## Work item:
Your answer must be the records, copied with no change.

(Saved entries)
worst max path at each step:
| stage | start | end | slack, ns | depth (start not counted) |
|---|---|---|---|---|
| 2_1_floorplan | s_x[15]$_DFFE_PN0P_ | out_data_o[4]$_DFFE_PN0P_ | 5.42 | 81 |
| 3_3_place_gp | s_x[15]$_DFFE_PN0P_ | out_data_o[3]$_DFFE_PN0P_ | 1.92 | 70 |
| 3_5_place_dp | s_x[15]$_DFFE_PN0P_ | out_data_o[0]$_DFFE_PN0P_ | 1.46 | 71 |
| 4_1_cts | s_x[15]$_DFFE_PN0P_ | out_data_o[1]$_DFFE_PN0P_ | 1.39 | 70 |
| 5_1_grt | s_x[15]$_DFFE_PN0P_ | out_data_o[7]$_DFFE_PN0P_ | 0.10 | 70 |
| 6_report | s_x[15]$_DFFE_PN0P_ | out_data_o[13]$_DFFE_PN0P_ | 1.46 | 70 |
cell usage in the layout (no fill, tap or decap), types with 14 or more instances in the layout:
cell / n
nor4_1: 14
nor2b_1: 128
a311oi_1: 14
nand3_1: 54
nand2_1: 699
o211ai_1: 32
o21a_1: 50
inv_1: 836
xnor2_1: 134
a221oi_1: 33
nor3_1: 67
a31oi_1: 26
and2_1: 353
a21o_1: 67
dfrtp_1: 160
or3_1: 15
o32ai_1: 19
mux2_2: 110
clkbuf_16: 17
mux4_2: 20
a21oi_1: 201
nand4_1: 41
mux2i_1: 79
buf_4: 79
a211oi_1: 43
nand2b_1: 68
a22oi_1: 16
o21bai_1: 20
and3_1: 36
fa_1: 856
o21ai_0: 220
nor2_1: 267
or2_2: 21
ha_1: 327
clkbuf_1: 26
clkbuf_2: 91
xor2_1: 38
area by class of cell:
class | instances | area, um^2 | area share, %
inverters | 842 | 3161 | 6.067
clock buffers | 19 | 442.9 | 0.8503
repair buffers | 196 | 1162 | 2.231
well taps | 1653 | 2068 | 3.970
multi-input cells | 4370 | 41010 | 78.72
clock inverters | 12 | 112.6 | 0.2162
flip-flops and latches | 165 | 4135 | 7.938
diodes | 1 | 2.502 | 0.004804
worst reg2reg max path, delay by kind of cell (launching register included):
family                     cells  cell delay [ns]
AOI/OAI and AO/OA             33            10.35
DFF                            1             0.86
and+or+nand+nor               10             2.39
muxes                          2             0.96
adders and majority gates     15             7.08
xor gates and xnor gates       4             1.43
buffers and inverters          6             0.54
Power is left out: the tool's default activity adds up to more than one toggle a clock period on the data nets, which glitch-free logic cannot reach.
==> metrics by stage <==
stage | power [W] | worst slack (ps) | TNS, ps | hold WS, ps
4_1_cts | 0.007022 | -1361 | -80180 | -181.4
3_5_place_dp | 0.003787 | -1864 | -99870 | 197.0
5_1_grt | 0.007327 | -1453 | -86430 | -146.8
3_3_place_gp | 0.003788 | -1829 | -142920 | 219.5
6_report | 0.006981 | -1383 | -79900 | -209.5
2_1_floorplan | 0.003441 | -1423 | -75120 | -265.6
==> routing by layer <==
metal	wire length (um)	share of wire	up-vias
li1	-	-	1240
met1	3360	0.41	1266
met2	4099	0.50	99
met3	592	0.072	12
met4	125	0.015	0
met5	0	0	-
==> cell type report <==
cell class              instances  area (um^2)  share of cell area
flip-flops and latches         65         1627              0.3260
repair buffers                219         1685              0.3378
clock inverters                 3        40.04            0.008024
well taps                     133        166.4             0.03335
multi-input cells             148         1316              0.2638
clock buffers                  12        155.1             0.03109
$ cat config.mk
export PLATFORM = sky130hd
export DESIGN_NAME = uop_port_sched
export DESIGN_NICKNAME = d
export VERILOG_FILES = /design/src/rtl/dsched_pkg.sv /design/src/rtl/dsched_busy.sv /design/src/rtl/dsched_window.sv /design/src/rtl/dsched_pick.sv /design/src/rtl/uop_port_sched.sv
export SDC_FILE = /design/constraint.sdc
export NUM_CORES = 1
export LEC_CHECK = 0
export BUFFER_PORTS_ARGS = -buffer_cell sky130_fd_sc_hd__buf_2
export CORE_MARGIN = 5
export CORE_UTILIZATION = 55
export CTS_CLUSTER_DIAMETER = 200
export CTS_CLUSTER_SIZE = 24
export DETAILED_ROUTE_END_ITERATION = 16
export PLACE_DENSITY = 0.8
export SYNTH_ARGS = -nofsm -noshare
export SYNTH_HDL_FRONTEND = slang
export SYNTH_SLANG_ARGS = --single-unit
export TNS_END_PERCENT = 30
$ cat constraint.sdc
create_clock -name clk -period 14.8 [get_ports clk]
set_input_delay 2.22 -clock clk [delete_from_list [all_inputs] [get_ports clk]]
set_output_delay 2.22 -clock clk [all_outputs]
set_load 0.005 [all_outputs]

## Answer box:
worst max path at each step:
| stage | start | end | slack, ns | depth (start not counted) |
|---|---|---|---|---|
| 2_1_floorplan | s_x[15]$_DFFE_PN0P_ | out_data_o[4]$_DFFE_PN0P_ | 5.42 | 81 |
| 3_3_place_gp | s_x[15]$_DFFE_PN0P_ | out_data_o[3]$_DFFE_PN0P_ | 1.92 | 70 |
| 3_5_place_dp | s_x[15]$_DFFE_PN0P_ | out_data_o[0]$_DFFE_PN0P_ | 1.46 | 71 |
| 4_1_cts | s_x[15]$_DFFE_PN0P_ | out_data_o[1]$_DFFE_PN0P_ | 1.39 | 70 |
| 5_1_grt | s_x[15]$_DFFE_PN0P_ | out_data_o[7]$_DFFE_PN0P_ | 0.10 | 70 |
| 6_report | s_x[15]$_DFFE_PN0P_ | out_data_o[13]$_DFFE_PN0P_ | 1.46 | 70 |
cell usage in the layout (no fill, tap or decap), types with 14 or more instances in the layout:
cell / n
nor4_1: 14
nor2b_1: 128
a311oi_1: 14
nand3_1: 54
nand2_1: 699
o211ai_1: 32
o21a_1: 50
inv_1: 836
xnor2_1: 134
a221oi_1: 33
nor3_1: 67
a31oi_1: 26
and2_1: 353
a21o_1: 67
dfrtp_1: 160
or3_1: 15
o32ai_1: 19
mux2_2: 110
clkbuf_16: 17
mux4_2: 20
a21oi_1: 201
nand4_1: 41
mux2i_1: 79
buf_4: 79
a211oi_1: 43
nand2b_1: 68
a22oi_1: 16
o21bai_1: 20
and3_1: 36
fa_1: 856
o21ai_0: 220
nor2_1: 267
or2_2: 21
ha_1: 327
clkbuf_1: 26
clkbuf_2: 91
xor2_1: 38
area by class of cell:
class | instances | area, um^2 | area share, %
inverters | 842 | 3161 | 6.067
clock buffers | 19 | 442.9 | 0.8503
repair buffers | 196 | 1162 | 2.231
well taps | 1653 | 2068 | 3.970
multi-input cells | 4370 | 41010 | 78.72
clock inverters | 12 | 112.6 | 0.2162
flip-flops and latches | 165 | 4135 | 7.938
diodes | 1 | 2.502 | 0.004804
worst reg2reg max path, delay by kind of cell (launching register included):
family                     cells  cell delay [ns]
AOI/OAI and AO/OA             33            10.35
DFF                            1             0.86
and+or+nand+nor               10             2.39
muxes                          2             0.96
adders and majority gates     15             7.08
xor gates and xnor gates       4             1.43
buffers and inverters          6             0.54
Power is left out: the tool's default activity adds up to more than one toggle a clock period on the data nets, which glitch-free logic cannot reach.
==> metrics by stage <==
stage | power [W] | worst slack (ps) | TNS, ps | hold WS, ps
4_1_cts | 0.007022 | -1361 | -80180 | -181.4
3_5_place_dp | 0.003787 | -1864 | -99870 | 197.0
5_1_grt | 0.007327 | -1453 | -86430 | -146.8
3_3_place_gp | 0.003788 | -1829 | -142920 | 219.5
6_report | 0.006981 | -1383 | -79900 | -209.5
2_1_floorplan | 0.003441 | -1423 | -75120 | -265.6
==> routing by layer <==
metal	wire length (um)	share of wire	up-vias
li1	-	-	1240
met1	3360	0.41	1266
met2	4099	0.50	99
met3	592	0.072	12
met4	125	0.015	0
met5	0	0	-
==> cell type report <==
cell class              instances  area (um^2)  share of cell area
flip-flops and latches         65         1627              0.3260
repair buffers                219         1685              0.3378
clock inverters                 3        40.04            0.008024
well taps                     133        166.4             0.03335
multi-input cells             148         1316              0.2638
clock buffers                  12        155.1             0.03109
$ cat config.mk
export PLATFORM = sky130hd
export DESIGN_NAME = uop_port_sched
export DESIGN_NICKNAME = d
export VERILOG_FILES = /design/src/rtl/dsched_pkg.sv /design/src/rtl/dsched_busy.sv /design/src/rtl/dsched_window.sv /design/src/rtl/dsched_pick.sv /design/src/rtl/uop_port_sched.sv
export SDC_FILE = /design/constraint.sdc
export NUM_CORES = 1
export LEC_CHECK = 0
export BUFFER_PORTS_ARGS = -buffer_cell sky130_fd_sc_hd__buf_2
export CORE_MARGIN = 5
export CORE_UTILIZATION = 55
export CTS_CLUSTER_DIAMETER = 200
export CTS_CLUSTER_SIZE = 24
export DETAILED_ROUTE_END_ITERATION = 16
export PLACE_DENSITY = 0.8
export SYNTH_ARGS = -nofsm -noshare
export SYNTH_HDL_FRONTEND = slang
export SYNTH_SLANG_ARGS = --single-unit
export TNS_END_PERCENT = 30
$ cat constraint.sdc
create_clock -name clk -period 14.8 [get_ports clk]
set_input_delay 2.22 -clock clk [delete_from_list [all_inputs] [get_ports clk]]
set_output_delay 2.22 -clock clk [all_outputs]
set_load 0.005 [all_outputs]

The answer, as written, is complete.